Incremental Sync of 448K CSV Records — 3-Layer Optimization from 52s to 0.3s

HTTP HEAD pre-check · High-Water Mark reverse scanning · Score threshold noise filtering
Real-world guide to syncing 81MB CSV → PostgreSQL in a serverless environment

Problem Definition — Why Optimization Was Needed

I was implementing a “district unit plan notice matching” feature for a building code review AI system. When querying district unit plan information for a specific address via VWorld API, it returns ntfc_sn (notice serial number), but this number alone doesn’t provide access to the actual notice document.

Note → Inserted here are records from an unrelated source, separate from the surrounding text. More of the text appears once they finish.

==> inputs of build 98 <==
// BobTop
module BobTop (
	clock,
	reset,
	rx,
	runway_override,
	emergency_override,
	tx,
	framing_error,
	runway_active,
	emergency,
	receiving,
	sending
);
clock: 17.5 ns
lec_check: 0
cap_margin: 20
cell_pad_in_sites_detail_placement: 2
core_margin: 4
core_utilization: 28
hold_slack_margin: 0.01
max_routing_layer: met4
slew_margin: 40
run.sh (not shown) runs the stock make flow with config.mk's settings and CLKGATE_MAP_FILE=.
==> build 46 (differences from build 98) <==
Settings changed: CELL_PAD_IN_SITES_DETAIL_PLACEMENT 2 to not set, CORE_MARGIN 4 to 2, CORE_UTILIZATION 28 to 72, CTS_CLUSTER_DIAMETER set to 365, CTS_CLUSTER_SIZE set to 22, HOLD_SLACK_MARGIN 0.01 to not set, MAX_ROUTING_LAYER met4 to not set, PLACE_DENSITY_LB_ADDON set to 0.01, SLEW_MARGIN 40 to 20.
==> flow/constraint.sdc (replaced) <==
create_clock -name core_clock -period 11.6 [get_ports {clock}]
set_input_delay 2.3200 -clock core_clock [delete_from_list [all_inputs] [get_ports {clock}]]
set_output_delay 2.3200 -clock core_clock [all_outputs]
set_load 0.01 [all_outputs]
==> trial 17 (differences from build 98) <==
Settings changed: CELL_PAD_IN_SITES_DETAIL_PLACEMENT 2 to not set, CORE_MARGIN 4 to 2, CORE_UTILIZATION 28 to 65, CTS_CLUSTER_DIAMETER set to 28, HOLD_SLACK_MARGIN 0.01 to -0.08, MAX_ROUTING_LAYER met4 to not set, SLEW_MARGIN 40 to 20, TNS_END_PERCENT set to 5.
==> flow/constraint.sdc (replaced) <==
create_clock -name core_clock -period 28.9 [get_ports {clock}]
set_input_delay 5.7800 -clock core_clock [delete_from_list [all_inputs] [get_ports {clock}]]
set_output_delay 5.7800 -clock core_clock [all_outputs]
set_load 0.01 [all_outputs]
==> build 63 (differences from build 98) <==
Settings changed: CORE_UTILIZATION 28 to 38.
==> reports/metrics.csv <==
stage,metric,value,unit
floorplan,chip_area,0.0219,mm²
placement,detailed_place.area,0.0152,mm²
placement,dp_slack,5290,ps
layout,nets,1509,
pwr,p_clk,0.623,mW
pwr,p_clk_share,20.1,%
layout,comb_area,0.00710,mm²
critical_path,cp_data_required_time,9280,ps
pwr,p_int,1.94,mW
detailed_routing,wirelength,32700,µm
run_status,outcome,finished clean,
pwr,switching_share,37.3,%
critical_path,arrival,3980,ps
critical_path,r2r_slack,7920,ps
global_route,grtUsageMet1,40.9,%
detailed_routing,first_iter_violations,913,
layout,clkCellAreaFrac,3.07,%
clock_network,clk_pin_slew_worst_paths,80,ps
timing,period_minus_slack,6300,ps
the above is filed under build 46

==> reports/metrics.csv <==
stage,metric,value,unit
pwr,p_clk_share,43.7,%
layout,nets,1560,
critical_path,cp_data_required_time,23120,ps
global_route,grtUsageMet1,40.7,%
layout,comb_area,0.00709,mm²
layout,clkCellAreaFrac,13.3,%
floorplan,chip_area,0.0242,mm²
detailed_routing,first_iter_violations,1109,
placement,dp_slack,15660,ps
clock_network,clk_pin_slew_worst_paths,40,ps
critical_path,arrival,7470,ps
run_status,outcome,finished clean,
detailed_routing,wirelength,35100,µm
critical_path,r2r_slack,25250,ps
timing,final_max_slew_viol_count,0,
placement,detailed_place.area,0.0153,mm²
the above is filed under trial 17
Setup of v2:
## ntt_bfu
module ntt_bfu
(
    input                   clk,
    input                   rstn,
    input  [14-1:0] in1,
    input  [14-1:0] in2,
    input  [14-1:0] gamma,
    input                   op,
    output [14-1:0] out1,
    output [14-1:0] out2
);
make LEC_CHECK=0 CAP_MARGIN=20 CORE_MARGIN=2 CORE_UTILIZATION=72 CTS_CLUSTER_DIAMETER=349 CTS_CLUSTER_SIZE=100 PLACE_DENSITY=0.38 SLEW_MARGIN=20 TNS_END_PERCENT=10 finish   # period 2.25 ns
run.sh (not shown) runs the stock make flow with config.mk's settings and CLKGATE_MAP_FILE=.
v2 never completed, since it errored out during global routing.
What v45 does differently from v2 at the input level:
Settings: CTS_CLUSTER_DIAMETER now 94, was 349; TNS_END_PERCENT no longer set, was 10; CTS_CLUSTER_SIZE no longer set, was 100; CAP_MARGIN now 5, was 20; PLACE_DENSITY now 0.6, was 0.38; the clock period (ns, I/O delays scaled along) now 5.59, was 2.25.
Results
Diff v2..v45 | post-synthesis sequential element count | unchanged. Diff v2..v45 | summed instance area of the synthesized netlist | unchanged. Reported for v45 and v2, synthesized cell count turned out identical to the last digit. Global placement routability congestion is higher on v45. Final checks on v45, whose flow otherwise completed, came back failing, citing setup timing.
Setup changes, v45 to v49
Settings: a deleted CTS_CLUSTER_DIAMETER that had been 94; a change of CAP_MARGIN from 5 to 20; an added HOLD_SLACK_MARGIN of -0.09; an added CTS_CLUSTER_SIZE of 35; an added SETUP_SLACK_MARGIN of 0.85; a change of the clock period (ns, I/O delays scaled along) from 5.59 to 5.89.
Findings:
- The flow for v49 finished, though final verification flagged setup timing.
- Area of the multi-input gates (v49 over v45): increase, 3.4%
- The via total after detailed routing in v49 sits 184 above the value recorded for v45.
- Of v49 and v45, v49 shows the higher number of buffers inserted to repair setup after CTS, with v45 below it.
- v49 ends up with a final worst setup slack that is 0.58 ns higher than in v45.
- Comparing v49 with v45, the post-synthesis sequential element count came out essentially unchanged.
- Critical path's slowest cell = sky130_fd_sc_hd__xor2_2: v45; critical path's slowest cell = sky130_fd_sc_hd__a21oi_2: v49
- v49 and v45 ended up with nearly the same later-pin clock latency in the skew report.
- Taking v45 as the reference, in v49 worst hold slack climbed 0.018 ns; combined global-route utilization of all metal layers decreased 0.43 points; number of nets in the layout has decreased; routability-driven placement congestion ratio shrank by 1.4%.
Setup of run A:
==> flow/design.v (excerpt) <==
module mac_array_4x4 (
    input wire clk,
    input wire rst_n,
    input wire en,
    input wire load_acc,
    input wire [15:0] a_in_0,
    input wire [15:0] a_in_1,
    input wire [15:0] a_in_2,
    input wire [15:0] a_in_3,
    input wire [15:0] b_in_0,
    input wire [15:0] b_in_1,
    input wire [15:0] b_in_2,
    input wire [15:0] b_in_3,
    input wire [511:0] partial_sum_init,
    output wire [31:0] result_0_0, result_0_1, result_0_2, result_0_3,
    output wire [31:0] result_1_0, result_1_1, result_1_2, result_1_3,
    output wire [31:0] result_2_0, result_2_1, result_2_2, result_2_3,
    output wire [31:0] result_3_0, result_3_1, result_3_2, result_3_3
);
    wire [15:0] a_wire [0:3][0:4];   
    wire [15:0] b_wire [0:4][0:3];   
    assign a_wire[0][0] = a_in_0;
    assign a_wire[1][0] = a_in_1;
    assign a_wire[2][0] = a_in_2;
    assign a_wire[3][0] = a_in_3;
    assign b_wire[0][0] = b_in_0;
    assign b_wire[0][1] = b_in_1;
    assign b_wire[0][2] = b_in_2;
    assign b_wire[0][3] = b_in_3;
    wire [31:0] acc_out [0:3][0:3];
    genvar row, col;
    generate
        for (row = 0; row < 4; row = row + 1) begin : pe_row
            for (col = 0; col < 4; col = col + 1) begin : pe_col
                pe pe_inst (
                    .clk(clk),
                    .rst_n(rst_n),
                    .en(en),
                    .a_in(a_wire[row][col]),
                    .b_in(b_wire[row][col]),
                    .partial_sum_in(partial_sum_init[(row*4+col)*32 +: 32]),
                    .load_acc(load_acc),
                    .a_out(a_wire[row][col+1]),
                    .b_out(b_wire[row+1][col]),
                    .acc_out(acc_out[row][col])
                );
            end
        end
    endgenerate
    assign result_0_0 = acc_out[0][0];
    assign result_0_1 = acc_out[0][1];
    assign result_0_2 = acc_out[0][2];
    assign result_0_3 = acc_out[0][3];
    assign result_1_0 = acc_out[1][0];
  ...
Size: about 22000 cells after synthesis, ~900 flip-flops.
Settings: LEC_CHECK=0, ABC_AREA=1, CAP_MARGIN=20, CELL_PAD_IN_SITES_DETAIL_PLACEMENT=2, CELL_PAD_IN_SITES_GLOBAL_PLACEMENT=1, CORE_MARGIN=5, CORE_UTILIZATION=72, CTS_CLUSTER_DIAMETER=35, GPL_ROUTABILITY_DRIVEN=0, GPL_TIMING_DRIVEN=1, MAX_ROUTING_LAYER=met4, MIN_ROUTING_LAYER=met2, PLACE_DENSITY_LB_ADDON=0.24, SETUP_SLACK_MARGIN=4.27, SLEW_MARGIN=20, TNS_END_PERCENT=40; clock period 25.0 ns.
run.sh (not shown) runs the stock make flow with config.mk's settings and CLKGATE_MAP_FILE=.
Run A failed in global placement with FLW-0024.
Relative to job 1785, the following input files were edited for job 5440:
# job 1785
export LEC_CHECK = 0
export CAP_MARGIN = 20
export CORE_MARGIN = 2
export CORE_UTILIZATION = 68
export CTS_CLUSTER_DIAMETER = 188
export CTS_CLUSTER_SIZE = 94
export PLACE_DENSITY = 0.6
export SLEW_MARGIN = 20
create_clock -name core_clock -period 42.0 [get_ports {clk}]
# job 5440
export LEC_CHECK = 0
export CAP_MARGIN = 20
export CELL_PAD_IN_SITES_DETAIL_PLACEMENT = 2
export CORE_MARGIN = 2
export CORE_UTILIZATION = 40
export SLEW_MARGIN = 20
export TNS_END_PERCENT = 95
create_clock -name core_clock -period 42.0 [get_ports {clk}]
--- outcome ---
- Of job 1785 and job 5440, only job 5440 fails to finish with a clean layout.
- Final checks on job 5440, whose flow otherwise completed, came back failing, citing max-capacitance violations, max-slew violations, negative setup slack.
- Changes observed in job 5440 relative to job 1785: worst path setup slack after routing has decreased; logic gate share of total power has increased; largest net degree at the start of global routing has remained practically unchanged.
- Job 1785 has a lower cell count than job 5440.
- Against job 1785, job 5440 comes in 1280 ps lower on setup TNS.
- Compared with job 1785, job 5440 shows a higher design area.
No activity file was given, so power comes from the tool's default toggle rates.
Setup of run 1:
==> flow/design.v <==
module NCO #(N = 32)(
  input clk,                  
  input rst,                  
  input [N-1:0] ctrl,         
  output reg [15:0] sin_out   
);
reg [N-1:0] phase;
always @(posedge clk) begin
  if (rst)
    phase <= {N{1'b0}};
  else
    phase <= phase + ctrl;
end
reg [5:0] sin_lut_sel;
reg [15:0] sin_lut_val;
always @(*) begin
  sin_lut_sel <= phase[N-2] ? ~(phase[N-3:N-8]-1'b1) : phase[N-3:N-8];
  if (phase[N-2] & ~|phase[N-3:N-8]) begin
    sin_out <= phase[N-1] ? 16'b10000000_00000001 : 16'b01111111_11111111;
  end else begin
    sin_out <= phase[N-1] ? (~sin_lut_val+1'b1) : sin_lut_val;    
  end
  case(sin_lut_sel)
    6'h00 : sin_lut_val <= 16'h0000;
    6'h01 : sin_lut_val <= 16'h0324;
    6'h02 : sin_lut_val <= 16'h0648;
    6'h03 : sin_lut_val <= 16'h096A;
    6'h04 : sin_lut_val <= 16'h0C8C;
    6'h05 : sin_lut_val <= 16'h0FAB;
    6'h06 : sin_lut_val <= 16'h12C8;
    6'h07 : sin_lut_val <= 16'h15E2;
    6'h08 : sin_lut_val <= 16'h18F9;
    6'h09 : sin_lut_val <= 16'h1C0B;
    6'h0A : sin_lut_val <= 16'h1F1A;
    6'h0B : sin_lut_val <= 16'h2223;
    6'h0C : sin_lut_val <= 16'h2528;
    6'h0D : sin_lut_val <= 16'h2826;
    6'h0E : sin_lut_val <= 16'h2B1F;
    6'h0F : sin_lut_val <= 16'h2E11;
    6'h10 : sin_lut_val <= 16'h30FB;
    6'h11 : sin_lut_val <= 16'h33DF;
    6'h12 : sin_lut_val <= 16'h36BA;
    6'h13 : sin_lut_val <= 16'h398C;
    6'h14 : sin_lut_val <= 16'h3C56;
    6'h15 : sin_lut_val <= 16'h3F17;
    6'h16 : sin_lut_val <= 16'h41CE;
    6'h17 : sin_lut_val <= 16'h447A;
    6'h18 : sin_lut_val <= 16'h471C;
    6'h19 : sin_lut_val <= 16'h49B4;
    6'h1A : sin_lut_val <= 16'h4C3F;
    6'h1B : sin_lut_val <= 16'h4EBF;
    6'h1C : sin_lut_val <= 16'h5133;
    6'h1D : sin_lut_val <= 16'h539B;
    6'h1E : sin_lut_val <= 16'h55F5;
    6'h1F : sin_lut_val <= 16'h5842;
    6'h20 : sin_lut_val <= 16'h5A82;
    6'h21 : sin_lut_val <= 16'h5CB3;
    6'h22 : sin_lut_val <= 16'h5ED7;
    6'h23 : sin_lut_val <= 16'h60EB;
    6'h24 : sin_lut_val <= 16'h62F1;
    6'h25 : sin_lut_val <= 16'h64E8;
    6'h26 : sin_lut_val <= 16'h66CF;
    6'h27 : sin_lut_val <= 16'h68A6;
    6'h28 : sin_lut_val <= 16'h6A6D;
    6'h29 : sin_lut_val <= 16'h6C23;
    6'h2A : sin_lut_val <= 16'h6DC9;
    6'h2B : sin_lut_val <= 16'h6F5E;
    6'h2C : sin_lut_val <= 16'h70E2;
    6'h2D : sin_lut_val <= 16'h7254;
    6'h2E : sin_lut_val <= 16'h73B5;
    6'h2F : sin_lut_val <= 16'h7504;
    6'h30 : sin_lut_val <= 16'h7641;
    6'h31 : sin_lut_val <= 16'h776B;
    6'h32 : sin_lut_val <= 16'h7884;
    6'h33 : sin_lut_val <= 16'h7989;
    6'h34 : sin_lut_val <= 16'h7A7C;
    6'h35 : sin_lut_val <= 16'h7B5C;
    6'h36 : sin_lut_val <= 16'h7C29;
    6'h37 : sin_lut_val <= 16'h7CE3;
    6'h38 : sin_lut_val <= 16'h7D89;
    6'h39 : sin_lut_val <= 16'h7E1D;
    6'h3A : sin_lut_val <= 16'h7E9C;
    6'h3B : sin_lut_val <= 16'h7F09;
    6'h3C : sin_lut_val <= 16'h7F61;
    6'h3D : sin_lut_val <= 16'h7FA6;
    6'h3E : sin_lut_val <= 16'h7FD8;
    6'h3F : sin_lut_val <= 16'h7FF5;
  endcase
end
endmodule
module Chirp #(N = 32)(
  input clk,
  input rst,
  input [7:0] delay,           
  input reverse,               
  input [N-1:0] min_ctrl,      
  input [N-1:0] max_ctrl,      
  input [N-1:0] inc_rate,      
  input [N-1:0] div_rate,      
  output reg nco_reset,        
  output reg [N-1:0] nco_ctrl  
);
wire [N-1:0] stt_ctrl;
wire [N-1:0] end_ctrl;
wire end_flag;
assign stt_ctrl = reverse ? max_ctrl : min_ctrl;
assign end_ctrl = reverse ? min_ctrl : max_ctrl;
assign end_flag = reverse ? (nco_ctrl <= end_ctrl) : (nco_ctrl >= end_ctrl);
reg [N-1:0] rate_count;
reg [7:0] delay_count;
always @(posedge clk) begin
  if (rst) begin
    rate_count <= {N{1'b0}};
    delay_count <= 4'b0;
    nco_reset <= 1'b1;
    nco_ctrl <= {N{1'b0}};
  end else begin
    if (end_flag) begin
      nco_ctrl <= stt_ctrl;
      rate_count <= rate_count + 1'b1;
    end else if (rate_count >= div_rate) begin
      nco_ctrl <= reverse ? nco_ctrl - inc_rate : nco_ctrl + inc_rate;
      rate_count <= {N{1'b0}};
    end else
      rate_count <= rate_count + 1'b1;
    if (end_flag) begin
      if (delay_count >= delay)
        delay_count <= 8'b0;
      else
        delay_count <= delay_count + 1'b1;
    end
    nco_reset <= |delay_count;
  end
end
endmodule
module WaveGenerator #(N = 32, M = 16)(
  input clk,
  input rst,
  input chirp_reverse,             
  input [7:0] chirp_delay,         
  input [N-1:0] chirp_min_ctrl,    
  input [N-1:0] chirp_max_ctrl,    
  input [N-1:0] chirp_inc_rate,    
  input [N-1:0] chirp_div_rate,    
  output reg [M-1:0] waveform     
);
reg nco_reset;
reg [N-1:0] nco_ctrl;
wire chirp_nco_reset;
wire [N-1:0] chirp_nco_ctrl;
wire [15:0] sin_out;
always @(posedge clk) begin
  nco_ctrl <= chirp_nco_ctrl;
  nco_reset <= chirp_nco_reset;
  waveform <= sin_out;
end
NCO #(.N(N)) NCO0 (
  .clk     ( clk       ),  
  .rst     ( nco_reset ),  
  .ctrl    ( nco_ctrl  ),  
  .sin_out ( sin_out   )  
);
Chirp #(.N(N)) Chirp0 (
  .clk       ( clk             ),  
  .rst       ( rst             ),  
  .delay     ( chirp_delay     ),  
  .reverse   ( chirp_reverse   ),  
  .min_ctrl  ( chirp_min_ctrl  ),  
  .max_ctrl  ( chirp_max_ctrl  ),  
  .inc_rate  ( chirp_inc_rate  ),  
  .div_rate  ( chirp_div_rate  ),  
  .nco_reset ( chirp_nco_reset ),  
  .nco_ctrl  ( chirp_nco_ctrl  )   
);
endmodule
export LEC_CHECK = 0
export ABC_AREA = 1
export CAP_MARGIN = 20
export CORE_ASPECT_RATIO = 0.5
export CORE_MARGIN = 2
export CORE_UTILIZATION = 72
export CTS_CLUSTER_DIAMETER = 400
export CTS_CLUSTER_SIZE = 94
export HOLD_SLACK_MARGIN = 0.3
export PLACE_DENSITY = 0.38
export SETUP_SLACK_MARGIN = 1.04
export SLEW_MARGIN = 20
export TNS_END_PERCENT = 15
create_clock -name core_clock -period 3.54 [get_ports {clk}]
run.sh (not shown) runs the stock make flow with config.mk's settings and CLKGATE_MAP_FILE=.
clock tree synthesis (4_1_cts): run 1 exited with error
Edits applied to the flow inputs when going from run 1 to run 2:
==> flow/config.mk <==
export PLATFORM = sky130hd
export DESIGN_NAME = WaveGenerator
export DESIGN_NICKNAME = WaveGenerator
export VERILOG_FILES = /design/flow/design.v
export SDC_FILE = /design/flow/constraint.sdc
export NUM_CORES = 4
export LEC_CHECK = 0
export CAP_MARGIN = 20
export CORE_MARGIN = 2
export CORE_UTILIZATION = 67
export CTS_CLUSTER_SIZE = 62
export HOLD_SLACK_MARGIN = -0.09
export SLEW_MARGIN = 20
==> flow/constraint.sdc <==
create_clock -name core_clock -period 4.32 [get_ports {clk}]
set_input_delay 0.8640 -clock core_clock [delete_from_list [all_inputs] [get_ports {clk}]]
set_output_delay 0.8640 -clock core_clock [all_outputs]
set_load 0.01 [all_outputs]
[summary]
[run 2] flow finished | final checks: failed | reasons: setup timing
Changes observed in run 2 relative to run 1: final RePlAce weighted congestion went down 0.13, die size went up 3.2%, minimum setup slack after placement went up 0.26 ns, I/O pin count held.
Number of cells in Yosys stat: run 2 < run 1
Run 1 → run 2: synthesized cell count has decreased, area reported by Yosys stat went down, HPWL after detailed placement moved down.
Input-level comparison between run 3 and run 2:
--- a/flow/config.mk
+++ b/flow/config.mk
@@ -10,3 +10,4 @@
-export CORE_UTILIZATION = 67
-export CTS_CLUSTER_SIZE = 62
-export HOLD_SLACK_MARGIN = -0.09
+export CORE_UTILIZATION = 70
+export CTS_CLUSTER_SIZE = 41
+export PLACE_DENSITY = 0.67
+export SETUP_SLACK_MARGIN = -0.37
==> flow/constraint.sdc <==
create_clock -name core_clock -period 5.37 [get_ports {clk}]
set_input_delay 1.0740 -clock core_clock [delete_from_list [all_inputs] [get_ports {clk}]]
set_output_delay 1.0740 -clock core_clock [all_outputs]
set_load 0.01 [all_outputs]
- [run 2] flow finished | final checks: failed | reasons: setup timing
- Run 3 | status: complete | timing, DRC, antenna: pass
- In terms of sequential standard cell area, run 3 and run 2 differ only marginally.
- From run 2 to run 3 the numbers moved as follows: initial antenna violation count fell 4, area added between synthesis and finish dropped 12 points.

The notice list exists on eum.go.kr (Korea Land Information Portal), but their WAF blocks AWS IP ranges, making direct API calls impossible. As an alternative, I chose to sync the notice list CSV file from the public data portal (data.go.kr) to a PostgreSQL DB for matching.

Data Scale

Item	Value
CSV file size	~81MB
Total records	448,100
District unit plan related	~28,300
CSV update frequency	1-2 times/month
New additions	Tens to hundreds/month

The problem was that downloading and parsing all 448K records every time took about 52 seconds. We couldn’t make users wait 52 seconds while an agent responds to their questions.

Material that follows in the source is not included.